UNIVERSITY OF PENNSYLVANIA - AFRICAN STUDIES CENTER
Computing in the Middle East & North Africa

Computing in the Middle East & North Africa

COMPUTING IN THE MIDDLE EAST ________________________________________________________________________ ________________________________________________________________________

CACM. INTERNATIONAL PERSPECTIVES.. 4/14/92

COMPUTING IN THE MIDDLE EAST [in Comm. of the ACM, Vol. 35, No. 8, August 1992, pp. 21-25.]

S. E. Goodman J. D. Green

The role, status and future of the information technologies (IT) in the Middle East, with the partial exceptions of Israel and Turkey, have been largely ignored or misunderstood by most of the world. The economic, political and strategic significance of this region make technological lacuna about it inexcusable. Oil, a strategic locale, a complex range of economic and social problems, and conflict on many levels (e.g., Arabs- Israel, Iran-Iraq, Iraq-UN, Lebanon, Somalia) combine to make this an important, unstable, and rapidly changing part of the world.
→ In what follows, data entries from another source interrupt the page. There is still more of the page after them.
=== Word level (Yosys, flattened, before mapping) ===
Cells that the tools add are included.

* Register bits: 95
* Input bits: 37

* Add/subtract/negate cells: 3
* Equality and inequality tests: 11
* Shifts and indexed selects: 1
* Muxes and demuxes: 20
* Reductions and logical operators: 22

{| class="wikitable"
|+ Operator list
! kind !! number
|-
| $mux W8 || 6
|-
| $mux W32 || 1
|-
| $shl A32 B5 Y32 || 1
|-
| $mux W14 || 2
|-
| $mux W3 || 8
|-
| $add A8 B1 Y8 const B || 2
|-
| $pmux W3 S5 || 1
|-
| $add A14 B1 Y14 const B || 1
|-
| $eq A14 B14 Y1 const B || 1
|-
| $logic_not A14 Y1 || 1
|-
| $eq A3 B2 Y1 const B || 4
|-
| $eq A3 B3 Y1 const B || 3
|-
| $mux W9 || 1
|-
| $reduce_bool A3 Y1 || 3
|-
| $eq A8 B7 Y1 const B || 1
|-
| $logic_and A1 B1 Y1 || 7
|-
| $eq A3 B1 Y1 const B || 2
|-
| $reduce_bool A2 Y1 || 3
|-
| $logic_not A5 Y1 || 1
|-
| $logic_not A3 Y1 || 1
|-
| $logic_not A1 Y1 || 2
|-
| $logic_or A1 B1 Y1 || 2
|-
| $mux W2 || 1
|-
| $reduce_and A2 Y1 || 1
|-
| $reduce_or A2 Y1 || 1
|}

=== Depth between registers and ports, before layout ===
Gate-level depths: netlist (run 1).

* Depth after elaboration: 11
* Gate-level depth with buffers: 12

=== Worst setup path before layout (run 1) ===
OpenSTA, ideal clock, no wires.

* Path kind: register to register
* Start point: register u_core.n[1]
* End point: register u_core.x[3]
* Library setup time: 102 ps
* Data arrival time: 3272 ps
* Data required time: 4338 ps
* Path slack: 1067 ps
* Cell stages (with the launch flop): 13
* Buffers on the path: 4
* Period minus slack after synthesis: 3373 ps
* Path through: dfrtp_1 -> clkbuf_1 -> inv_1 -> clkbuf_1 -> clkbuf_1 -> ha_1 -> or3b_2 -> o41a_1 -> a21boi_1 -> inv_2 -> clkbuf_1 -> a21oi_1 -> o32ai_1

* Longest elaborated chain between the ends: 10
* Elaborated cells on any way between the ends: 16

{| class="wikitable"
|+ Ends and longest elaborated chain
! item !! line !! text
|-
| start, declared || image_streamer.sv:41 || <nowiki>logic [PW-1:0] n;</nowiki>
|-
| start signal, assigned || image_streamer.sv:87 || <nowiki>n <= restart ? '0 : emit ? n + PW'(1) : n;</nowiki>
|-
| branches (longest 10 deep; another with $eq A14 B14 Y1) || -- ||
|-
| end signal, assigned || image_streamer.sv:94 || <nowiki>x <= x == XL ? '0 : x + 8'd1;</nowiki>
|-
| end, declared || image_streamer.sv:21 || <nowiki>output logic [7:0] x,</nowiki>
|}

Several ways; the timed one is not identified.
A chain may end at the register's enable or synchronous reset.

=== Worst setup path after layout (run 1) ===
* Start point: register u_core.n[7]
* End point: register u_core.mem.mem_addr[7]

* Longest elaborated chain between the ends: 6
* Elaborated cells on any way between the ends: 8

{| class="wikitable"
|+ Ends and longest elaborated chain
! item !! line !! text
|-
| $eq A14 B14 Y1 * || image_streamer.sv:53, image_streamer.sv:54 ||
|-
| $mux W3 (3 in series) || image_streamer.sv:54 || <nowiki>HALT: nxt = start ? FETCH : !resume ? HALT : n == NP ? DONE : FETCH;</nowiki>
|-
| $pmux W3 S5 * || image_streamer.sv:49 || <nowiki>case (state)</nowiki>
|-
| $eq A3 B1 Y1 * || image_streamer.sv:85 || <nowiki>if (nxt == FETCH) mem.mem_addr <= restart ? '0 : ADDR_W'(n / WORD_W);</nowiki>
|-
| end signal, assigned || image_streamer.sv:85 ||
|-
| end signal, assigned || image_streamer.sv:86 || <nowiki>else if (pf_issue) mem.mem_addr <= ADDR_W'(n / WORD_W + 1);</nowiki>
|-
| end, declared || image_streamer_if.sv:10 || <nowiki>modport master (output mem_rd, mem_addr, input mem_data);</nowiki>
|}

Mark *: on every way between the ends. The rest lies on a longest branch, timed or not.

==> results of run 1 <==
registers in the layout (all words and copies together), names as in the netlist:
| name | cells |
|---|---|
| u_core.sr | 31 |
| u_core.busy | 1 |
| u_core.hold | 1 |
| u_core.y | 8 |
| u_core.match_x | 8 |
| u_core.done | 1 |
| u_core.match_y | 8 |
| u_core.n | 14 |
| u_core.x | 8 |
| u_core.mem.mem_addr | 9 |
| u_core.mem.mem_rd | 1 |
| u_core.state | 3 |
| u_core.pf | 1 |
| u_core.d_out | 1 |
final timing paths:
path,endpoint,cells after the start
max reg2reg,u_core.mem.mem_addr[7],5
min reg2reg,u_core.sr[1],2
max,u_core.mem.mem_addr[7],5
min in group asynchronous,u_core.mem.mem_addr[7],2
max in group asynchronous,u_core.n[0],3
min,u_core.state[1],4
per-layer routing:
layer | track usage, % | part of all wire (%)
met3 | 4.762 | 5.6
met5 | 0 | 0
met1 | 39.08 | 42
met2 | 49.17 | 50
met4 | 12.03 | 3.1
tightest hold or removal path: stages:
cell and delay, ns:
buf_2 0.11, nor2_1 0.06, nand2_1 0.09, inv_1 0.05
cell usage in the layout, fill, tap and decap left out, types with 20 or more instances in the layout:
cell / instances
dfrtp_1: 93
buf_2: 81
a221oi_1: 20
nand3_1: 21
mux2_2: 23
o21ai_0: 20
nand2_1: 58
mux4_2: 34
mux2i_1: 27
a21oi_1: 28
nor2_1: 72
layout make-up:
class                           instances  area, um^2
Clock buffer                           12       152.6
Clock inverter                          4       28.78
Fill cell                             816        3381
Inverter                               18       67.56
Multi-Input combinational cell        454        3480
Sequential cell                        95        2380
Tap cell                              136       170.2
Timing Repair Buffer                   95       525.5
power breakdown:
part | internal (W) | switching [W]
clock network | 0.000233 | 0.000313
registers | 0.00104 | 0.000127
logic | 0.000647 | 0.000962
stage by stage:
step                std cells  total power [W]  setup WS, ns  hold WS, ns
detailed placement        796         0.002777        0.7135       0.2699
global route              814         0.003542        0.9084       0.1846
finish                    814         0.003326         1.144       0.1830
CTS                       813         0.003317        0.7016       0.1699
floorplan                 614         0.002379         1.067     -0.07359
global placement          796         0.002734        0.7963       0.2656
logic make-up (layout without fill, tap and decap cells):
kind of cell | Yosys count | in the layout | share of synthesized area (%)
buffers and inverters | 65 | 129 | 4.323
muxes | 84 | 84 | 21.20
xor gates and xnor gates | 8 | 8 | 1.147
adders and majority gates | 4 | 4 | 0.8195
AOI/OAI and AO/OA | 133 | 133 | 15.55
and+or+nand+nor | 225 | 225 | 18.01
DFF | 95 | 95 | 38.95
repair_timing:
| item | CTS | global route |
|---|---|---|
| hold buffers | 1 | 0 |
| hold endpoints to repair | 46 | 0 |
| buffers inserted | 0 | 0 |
File: src/rtl/hc_link_map_gen.sv
`default_nettype none
// ============================================================================
//  Module   : hc_link_map_gen
//  Purpose  : Streams one record per node of an incomplete hypercube with
//             N = 2^n + m nodes (IDs 0..N-1). Each record carries the node ID
//             and a per-dimension mask saying which neighbours exist.
//  Revision : 1.0 - initial release
// ----------------------------------------------------------------------------
//  Ports
//    clk_i       : clock, rising edge
//    rst_n_i     : asynchronous active-low reset
//    start_i     : start request, sampled only in IDLE
//    n_i, m_i    : power index n and remainder m of the node count
//    flush_i     : synchronous abort back to IDLE, highest priority
//    ready_i     : consumer ready
//    valid_o     : record valid (high for the whole RUN state)
//    node_id_o   : current node ID
//    nbr_mask_o  : bit d set iff (id ^ 2^d) < N and d < D
//    last_o      : current record is node N-1
//    node_cnt_o  : latched N
//    dim_o       : latched D = n + (m != 0)
//    busy_o      : high in RUN
//    done_o      : one-cycle pulse after the final handshake
//    err_o       : one-cycle pulse on a rejected start (n_i > 4)
// ============================================================================
module hc_link_map_gen #(
  parameter int ID_W   = 5,
  parameter int MASK_W = 5
) (
  input  logic              clk_i,
  input  logic              rst_n_i,
  input  logic              start_i,
  input  logic [2:0]        n_i,
  input  logic [2:0]        m_i,
  input  logic              flush_i,
  input  logic              ready_i,
  output logic              valid_o,
  output logic [ID_W-1:0]   node_id_o,
  output logic [MASK_W-1:0] nbr_mask_o,
  output logic              last_o,
  output logic [ID_W-1:0]   node_cnt_o,
  output logic [2:0]        dim_o,
  output logic              busy_o,
  output logic              done_o,
  output logic              err_o
);

  typedef enum logic [1:0] {
    S_IDLE = 2'd0,
    S_RUN  = 2'd1,
    S_DONE = 2'd2
  } state_t;

  localparam logic [ID_W:0] c_one_wide = {{ID_W{1'b0}}, 1'b1};

  state_t              r_state;
  logic                r_valid;
  logic [ID_W-1:0]     r_id;
  logic [MASK_W-1:0]   r_mask;
  logic                r_last;
  logic [ID_W-1:0]     r_node_cnt;
  logic [2:0]          r_dim;
  logic                r_busy;
  logic                r_done;
  logic                r_err;

  // Neighbour mask for a given node. The flipped ID is formed one bit wider
  // than the ID so flipping the top bit can never wrap below N.
  function automatic logic [MASK_W-1:0] f_mask(
    input logic [ID_W-1:0] id,
    input logic [ID_W-1:0] cnt,
    input logic [2:0]      dim
  );
    logic [ID_W:0] flip;
    f_mask = '0;
    for (int d = 0; d < MASK_W; d++) begin
      flip = {1'b0, id} ^ (c_one_wide << d);
      if ((d < int'(dim)) && (flip < {1'b0, cnt})) begin
        f_mask[d] = 1'b1;
      end
    end
  endfunction

  // Values latched on an accepted start. n = 4 already fills the 16-node
  // cube, so m is ignored there.
  logic [ID_W-1:0]   w_pow;
  logic [ID_W-1:0]   w_start_sum;
  logic [ID_W-1:0]   w_start_cnt;
  logic [2:0]        w_start_dim;
  logic              w_start_last;
  logic [MASK_W-1:0] w_start_mask;

  assign w_pow        = ID_W'(1) << n_i;
  assign w_start_sum  = w_pow + ID_W'(m_i);
  assign w_start_cnt  = (n_i == 3'd4) ? w_pow : w_start_sum;
  assign w_start_dim  = (n_i == 3'd4) ? 3'd4 : (n_i + {2'b00, (m_i != 3'd0)});
  assign w_start_last = (w_start_cnt == ID_W'(1));
  assign w_start_mask = f_mask('0, w_start_cnt, w_start_dim);

  // Next record during RUN, computed ahead so the data outputs are plain
  // registers with no path from ready_i.
  logic [ID_W-1:0]   w_id_nxt;
  logic              w_last_nxt;
  logic [MASK_W-1:0] w_mask_nxt;

  assign w_id_nxt   = r_id + ID_W'(1);
  assign w_last_nxt = ((w_id_nxt + ID_W'(1)) == r_node_cnt);
  assign w_mask_nxt = f_mask(w_id_nxt, r_node_cnt, r_dim);

  always_ff @(posedge clk_i or negedge rst_n_i) begin
    if (!rst_n_i) begin
      r_state    <= S_IDLE;
      r_valid    <= 1'b0;
      r_id       <= '0;
      r_mask     <= '0;
      r_last     <= 1'b0;
      r_node_cnt <= '0;
      r_dim      <= 3'd0;
      r_busy     <= 1'b0;
      r_done     <= 1'b0;
      r_err      <= 1'b0;
    end else if (flush_i) begin
      // Geometry (node count, dimension) is kept for the consumer.
      r_state <= S_IDLE;
      r_valid <= 1'b0;
      r_busy  <= 1'b0;
      r_done  <= 1'b0;
      r_err   <= 1'b0;
    end else begin
      case (r_state)
        S_IDLE: begin
          r_done <= 1'b0;
          r_err  <= 1'b0;
          if (start_i) begin
            if (n_i <= 3'd4) begin
              r_state    <= S_RUN;
              r_valid    <= 1'b1;
              r_busy     <= 1'b1;
              r_id       <= '0;
              r_mask     <= w_start_mask;
              r_last     <= w_start_last;
              r_node_cnt <= w_start_cnt;
              r_dim      <= w_start_dim;
            end else begin
              r_err <= 1'b1;
            end
          end
        end
        S_RUN: begin
          if (ready_i) begin
            if (r_last) begin
              r_state <= S_DONE;
              r_valid <= 1'b0;
              r_busy  <= 1'b0;
              r_done  <= 1'b1;
            end else begin
              r_id   <= w_id_nxt;
              r_mask <= w_mask_nxt;
              r_last <= w_last_nxt;
            end
          end
        end
        S_DONE: begin
          r_state <= S_IDLE;
          r_done  <= 1'b0;
        end
        default: begin
          r_state <= S_IDLE;
          r_valid <= 1'b0;
          r_busy  <= 1'b0;
          r_done  <= 1'b0;
          r_err   <= 1'b0;
        end
      endcase
    end
  end

  assign valid_o    = r_valid;
  assign node_id_o  = r_id;
  assign nbr_mask_o = r_mask;
  assign last_o     = r_last;
  assign node_cnt_o = r_node_cnt;
  assign dim_o      = r_dim;
  assign busy_o     = r_busy;
  assign done_o     = r_done;
  assign err_o      = r_err;

endmodule
`default_nettype wire
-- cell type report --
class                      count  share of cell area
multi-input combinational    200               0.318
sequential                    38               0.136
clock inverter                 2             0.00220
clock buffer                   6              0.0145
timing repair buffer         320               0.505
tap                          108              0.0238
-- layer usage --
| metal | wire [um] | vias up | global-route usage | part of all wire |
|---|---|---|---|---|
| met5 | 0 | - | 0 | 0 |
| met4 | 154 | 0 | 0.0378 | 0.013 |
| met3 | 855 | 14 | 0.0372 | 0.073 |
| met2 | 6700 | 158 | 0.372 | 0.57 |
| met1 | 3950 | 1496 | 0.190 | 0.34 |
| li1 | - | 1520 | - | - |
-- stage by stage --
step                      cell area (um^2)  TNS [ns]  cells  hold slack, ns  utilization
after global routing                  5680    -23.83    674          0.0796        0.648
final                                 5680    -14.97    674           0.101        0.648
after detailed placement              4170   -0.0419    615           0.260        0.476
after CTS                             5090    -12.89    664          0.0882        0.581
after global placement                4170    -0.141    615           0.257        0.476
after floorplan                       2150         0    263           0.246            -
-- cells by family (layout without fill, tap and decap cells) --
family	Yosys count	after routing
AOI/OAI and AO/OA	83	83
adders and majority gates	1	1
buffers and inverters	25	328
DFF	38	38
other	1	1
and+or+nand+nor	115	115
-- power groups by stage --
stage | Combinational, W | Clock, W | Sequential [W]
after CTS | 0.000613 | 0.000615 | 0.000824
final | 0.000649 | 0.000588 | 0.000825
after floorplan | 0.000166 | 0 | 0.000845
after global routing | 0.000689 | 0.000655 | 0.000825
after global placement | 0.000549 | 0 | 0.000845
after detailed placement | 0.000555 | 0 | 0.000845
Largely uninformed external coverage of the Middle East tends to project the image of peoples intent upon the eradication of modernization, the abolition of technologies synonymous with the West, and a generalized desire to revert to some earlier epoch in history. In our view, this impression of regional technophobia is oversimplified and exaggerated. As the following examples illustrate, there have been important applications of IT in the region, including some with unique indigenous characteristics. Yet, as we shall see, economic, political and cultural circumstances are such that the overall acceptability and value of these technologies remains ambiguous.

SNAPSHOTS

Egypt

Egypt is the most populous country (about 55 million) in the region as well as one of the most cosmopolitan. It has the largest, most capable, and most internationally oriented computing community in the Arab world, and trained people are among its most important high-tech exports. Mohtassem Billah Kaddah exemplifies this sophistication as head of the Debt Management Project of the Information and Decision Support Center (IDSC), the lead IT-related organization under the Egyptian Cabinet. Because Egypt has one of the world's largest foreign debts, Kaddah and his staff have had to develop an information system for modeling different debt rescheduling schemes. The system is heavily used by senior officials, and is credited with playing a key role in producing a model that resulted in the negotiation of very favorable terms from foreign creditors. As a result, other developing countries with severe debt problems look to Egypt for technical assistance on debt rescheduling.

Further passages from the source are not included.